* [DATA TO PROCESS]

What follows belongs to an exercise in optimizing a design on an open flow for a short achievable clock period and few clock cycles per item; a production flow would make more cautious choices. RTL that was checked went through simulation tests only; none was proved equivalent to the original. No driver is modelled on the clock port, so clock power and skew are understated where the tree is cut down; a real chip needs a root buffer or a tree. Power is estimated from default activity; no workload was simulated.

== build 35 ==
## dll_tx_top
module dll_tx_top
#(
  parameter dll_tx_pkg::seq_num_t SEQ_INIT = '0
) (
  input  logic         clk_i,
  input  logic         rst_i,
  input  dll_tx_pkg::dword_t       s_tdata_i,
  input  logic         s_tvalid_i,
  input  logic         s_tlast_i,
  output logic         s_tready_o,
  output dll_tx_pkg::dword_t       m_tdata_o,
  output dll_tx_pkg::keep_t        m_tkeep_o,
  output logic         m_tvalid_o,
  output logic         m_tlast_o,
  input  logic         m_tready_i,
  output dll_tx_pkg::seq_num_t     seq_num_o,
  input  logic         update_fc_i,
  input  dll_tx_pkg::hdr_credit_t  fc_ph_i,
  input  dll_tx_pkg::hdr_credit_t  fc_nph_i,
  input  dll_tx_pkg::hdr_credit_t  fc_cplh_i,
  input  dll_tx_pkg::data_credit_t fc_pd_i,
  input  dll_tx_pkg::data_credit_t fc_npd_i,
  input  dll_tx_pkg::data_credit_t fc_cpld_i
);
Size: roughly 2800 cells after synthesis, roughly 810 flip-flops, roughly 0.034 mm^2 of cells after synthesis.
Settings: LEC_CHECK=0, CAP_MARGIN=20, CORE_MARGIN=2, CORE_UTILIZATION=40, PLACE_DENSITY=0.6, SETUP_SLACK_MARGIN=4.0, SLEW_MARGIN=20; clock period 5.5 ns.
standard.sh (not shown) runs the stock make flow with config.mk's settings and CLKGATE_MAP_FILE= SYNTH_SCRIPT=/design/flow/synth_recipe.tcl, a recipe that flattens the netlist after the stock synthesis.
==> flow/flow/run.sh <==
#!/bin/bash
# Standard ORFS layout (the standard.sh), with the clock tree rebuilt
# right after CTS by clock_tree.tcl (hooked in as POST_CTS_TCL): the clock
# port drives four root buffers, each root drives eight leaf buffers, and
# each leaf drives an equal, compact group of flip-flops. Everything else,
# synthesis included, is the standard flow.
set -euo pipefail
work=$(pwd)
export POST_CTS_TCL="$work/flow/clock_tree.tcl"
bash standard.sh > "$work/standard_flow.log" 2>&1
Other scripts of this flow, unchanged in this note and not shown: flow/flow/clock_tree.tcl
Build 35 | status: complete | timing, DRC, antenna: pass
Testbench counts of build 35, summed over its fixed seeds: cycles 21,868, items 2,400.
Source: an optimization exercise on an open RTL-to-GDS flow (aim: small area). Production flows keep margins and buffers that such runs may drop. The RTL was checked by simulation tests, not by an equivalence proof against the original design. No driver is modelled on the clock port, so clocking that relies on it looks cheaper here than on a real chip. Power is estimated from default activity; no workload was simulated.

Setup of job 6961:
==> flow/design.v (excerpt) <==
module prize_field (
	input  logic        clk,
	input  logic        resetN,
	input  logic [10:0] pixel_x,
	input  logic [10:0] pixel_y,
	input  logic [10:0] player_x,
	input  logic [10:0] player_y,
	input  logic        prize_hit,
	input  logic        block_hit,
	input  logic [3:0]  hit_edge,
	input  logic        level,
	input  logic        next_level,
	input  logic        player_alive,
	input  logic [9:0]  random_bits,
	output logic        draw,
	output logic [2:0]  prize_kind,
	output logic [10:0] tile_left,
	output logic [10:0] tile_top,
	output logic [1:0]  color_variant
);
	logic rl, nrl, lv, ld0, ld1;
	assign rl  = !resetN || next_level || !player_alive;
	assign nrl = !rl;
	assign lv  = resetN && level;
	assign ld0 = rl && !lv;
	assign ld1 = rl && lv;
	logic lvq;
	always_ff @(posedge clk) lvq <= rl ? lv : lvq;
	logic [9:0] q_col;
	logic [6:0] q_row;
	logic       q_hi;
	logic [6:0] take_row;
	logic [6:0] bump_row;
	always_comb begin
		for (int c = 0; c < 10; c++) q_col[c] = (player_x[9:6] == 4'(c));
		for (int r = 0; r < 7; r++) q_row[r] = (player_y[8:6] == 3'(r));
	end
	assign q_hi = !player_x[10] && (player_y[10:9] == 2'b00);
	assign take_row = {7{prize_hit && nrl && q_hi}} & q_row;
	assign bump_row = {7{block_hit && (hit_edge == 4'b0100) && !prize_hit && nrl && q_hi}} & q_row;
  ...
clock: 5.0 ns
lec_check: 0
cap_margin: 0
core_margin: 2
core_utilization: 55
gpl_timing_driven: 0
slew_margin: 0
standard.sh (not shown) runs the stock make flow with config.mk's settings and CLKGATE_MAP_FILE= SYNTH_SCRIPT=/design/flow/synth_recipe.tcl, a recipe that flattens the netlist after the stock synthesis.
==> flow/flow/run.sh <==
#!/bin/bash
# The standard layout (standard.sh), with three changes:
#  - synthesis maps the logic with an area-oriented ABC script (synth.tcl,
#    area.abc); flip-flops are mapped as in the standard synthesis;
#  - port buffers are buf_1;
#  - the clock tree uses small clock buffers and no dummy loads.
# Each make step's full log stays under orfs/logs/; the make output as a
# whole goes to make.log here.
set -euo pipefail
here=$(pwd)
# The platform's don't-use cells, and very large cells that timing repair
# would otherwise pick for the one high-fanout net (given on the make command
# line, since ORFS re-runs make for each step without the environment's
# additions to this list).
dont_use="sky130_fd_sc_hd__probe_p_8 sky130_fd_sc_hd__probec_p_8 sky130_fd_sc_hd__lpflow_bleeder_1 sky130_fd_sc_hd__lpflow_clkbufkapwr_1 sky130_fd_sc_hd__lpflow_clkbufkapwr_16 sky130_fd_sc_hd__lpflow_clkbufkapwr_2 sky130_fd_sc_hd__lpflow_clkbufkapwr_4 sky130_fd_sc_hd__lpflow_clkbufkapwr_8 sky130_fd_sc_hd__lpflow_clkinvkapwr_1 sky130_fd_sc_hd__lpflow_clkinvkapwr_16 sky130_fd_sc_hd__lpflow_clkinvkapwr_2 sky130_fd_sc_hd__lpflow_clkinvkapwr_4 sky130_fd_sc_hd__lpflow_clkinvkapwr_8 sky130_fd_sc_hd__lpflow_decapkapwr_12 sky130_fd_sc_hd__lpflow_decapkapwr_3 sky130_fd_sc_hd__lpflow_decapkapwr_4 sky130_fd_sc_hd__lpflow_decapkapwr_6 sky130_fd_sc_hd__lpflow_decapkapwr_8 sky130_fd_sc_hd__lpflow_inputiso0n_1 sky130_fd_sc_hd__lpflow_inputiso0p_1 sky130_fd_sc_hd__lpflow_inputiso1n_1 sky130_fd_sc_hd__lpflow_inputiso1p_1 sky130_fd_sc_hd__lpflow_inputisolatch_1 sky130_fd_sc_hd__lpflow_isobufsrc_1 sky130_fd_sc_hd__lpflow_isobufsrc_16 sky130_fd_sc_hd__lpflow_isobufsrc_2 sky130_fd_sc_hd__lpflow_isobufsrc_4 sky130_fd_sc_hd__lpflow_isobufsrc_8 sky130_fd_sc_hd__lpflow_isobufsrckapwr_16 sky130_fd_sc_hd__lpflow_lsbuf_lh_hl_isowell_tap_1 sky130_fd_sc_hd__lpflow_lsbuf_lh_hl_isowell_tap_2 sky130_fd_sc_hd__lpflow_lsbuf_lh_hl_isowell_tap_4 sky130_fd_sc_hd__lpflow_lsbuf_lh_isowell_4 sky130_fd_sc_hd__lpflow_lsbuf_lh_isowell_tap_1 sky130_fd_sc_hd__lpflow_lsbuf_lh_isowell_tap_2 sky130_fd_sc_hd__lpflow_lsbuf_lh_isowell_tap_4 sky130_fd_sc_hd__buf_12 sky130_fd_sc_hd__buf_16 sky130_fd_sc_hd__buf_6 sky130_fd_sc_hd__buf_8 sky130_fd_sc_hd__bufbuf_16 sky130_fd_sc_hd__bufbuf_8 sky130_fd_sc_hd__bufinv_16 sky130_fd_sc_hd__bufinv_8 sky130_fd_sc_hd__clkbuf_16 sky130_fd_sc_hd__clkbuf_8 sky130_fd_sc_hd__clkinv_16 sky130_fd_sc_hd__clkinv_8 sky130_fd_sc_hd__ebufn_8 sky130_fd_sc_hd__einvn_8 sky130_fd_sc_hd__einvp_8 sky130_fd_sc_hd__inv_12 sky130_fd_sc_hd__inv_16 sky130_fd_sc_hd__inv_6 sky130_fd_sc_hd__inv_8 sky130_fd_sc_hd__mux2_8 sky130_fd_sc_hd__nand2_8 sky130_fd_sc_hd__nor2_8"
export SYNTH_INSBUF=0
export AREA_ABC_SCRIPT=$here/flow/area.abc
export BUFFER_PORTS_ARGS="-buffer_cell sky130_fd_sc_hd__buf_1"
export CTS_ARGS="-sink_clustering_enable -repair_clock_nets -dont_use_dummy_load -buf_list {sky130_fd_sc_hd__clkbuf_8}"
bash standard.sh SYNTH_SCRIPT=$here/flow/synth.tcl SKIP_REPAIR_TIE_FANOUT=1 DONT_USE_CELLS="$dont_use" finish > make.log 2>&1
Other scripts of this flow, unchanged in this note and not shown: flow/flow/area.abc, flow/flow/synth.tcl
To summarise job 6961: no stage aborted, but the layout did not pass its checks, failing on max-capacitance violations, max-slew violations.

* [EXERCISE AIM] The lines of the data, from the first through the one containing "# each leaf", are to be transcribed exactly.

* [TASK ANSWER]
What follows belongs to an exercise in optimizing a design on an open flow for a short achievable clock period and few clock cycles per item; a production flow would make more cautious choices. RTL that was checked went through simulation tests only; none was proved equivalent to the original. No driver is modelled on the clock port, so clock power and skew are understated where the tree is cut down; a real chip needs a root buffer or a tree. Power is estimated from default activity; no workload was simulated.

== build 35 ==
## dll_tx_top
module dll_tx_top
#(
  parameter dll_tx_pkg::seq_num_t SEQ_INIT = '0
) (
  input  logic         clk_i,
  input  logic         rst_i,
  input  dll_tx_pkg::dword_t       s_tdata_i,
  input  logic         s_tvalid_i,
  input  logic         s_tlast_i,
  output logic         s_tready_o,
  output dll_tx_pkg::dword_t       m_tdata_o,
  output dll_tx_pkg::keep_t        m_tkeep_o,
  output logic         m_tvalid_o,
  output logic         m_tlast_o,
  input  logic         m_tready_i,
  output dll_tx_pkg::seq_num_t     seq_num_o,
  input  logic         update_fc_i,
  input  dll_tx_pkg::hdr_credit_t  fc_ph_i,
  input  dll_tx_pkg::hdr_credit_t  fc_nph_i,
  input  dll_tx_pkg::hdr_credit_t  fc_cplh_i,
  input  dll_tx_pkg::data_credit_t fc_pd_i,
  input  dll_tx_pkg::data_credit_t fc_npd_i,
  input  dll_tx_pkg::data_credit_t fc_cpld_i
);
Size: roughly 2800 cells after synthesis, roughly 810 flip-flops, roughly 0.034 mm^2 of cells after synthesis.
Settings: LEC_CHECK=0, CAP_MARGIN=20, CORE_MARGIN=2, CORE_UTILIZATION=40, PLACE_DENSITY=0.6, SETUP_SLACK_MARGIN=4.0, SLEW_MARGIN=20; clock period 5.5 ns.
standard.sh (not shown) runs the stock make flow with config.mk's settings and CLKGATE_MAP_FILE= SYNTH_SCRIPT=/design/flow/synth_recipe.tcl, a recipe that flattens the netlist after the stock synthesis.
==> flow/flow/run.sh <==
#!/bin/bash
# Standard ORFS layout (the standard.sh), with the clock tree rebuilt
# right after CTS by clock_tree.tcl (hooked in as POST_CTS_TCL): the clock
# port drives four root buffers, each root drives eight leaf buffers, and
# each leaf drives an equal, compact group of flip-flops. Everything else,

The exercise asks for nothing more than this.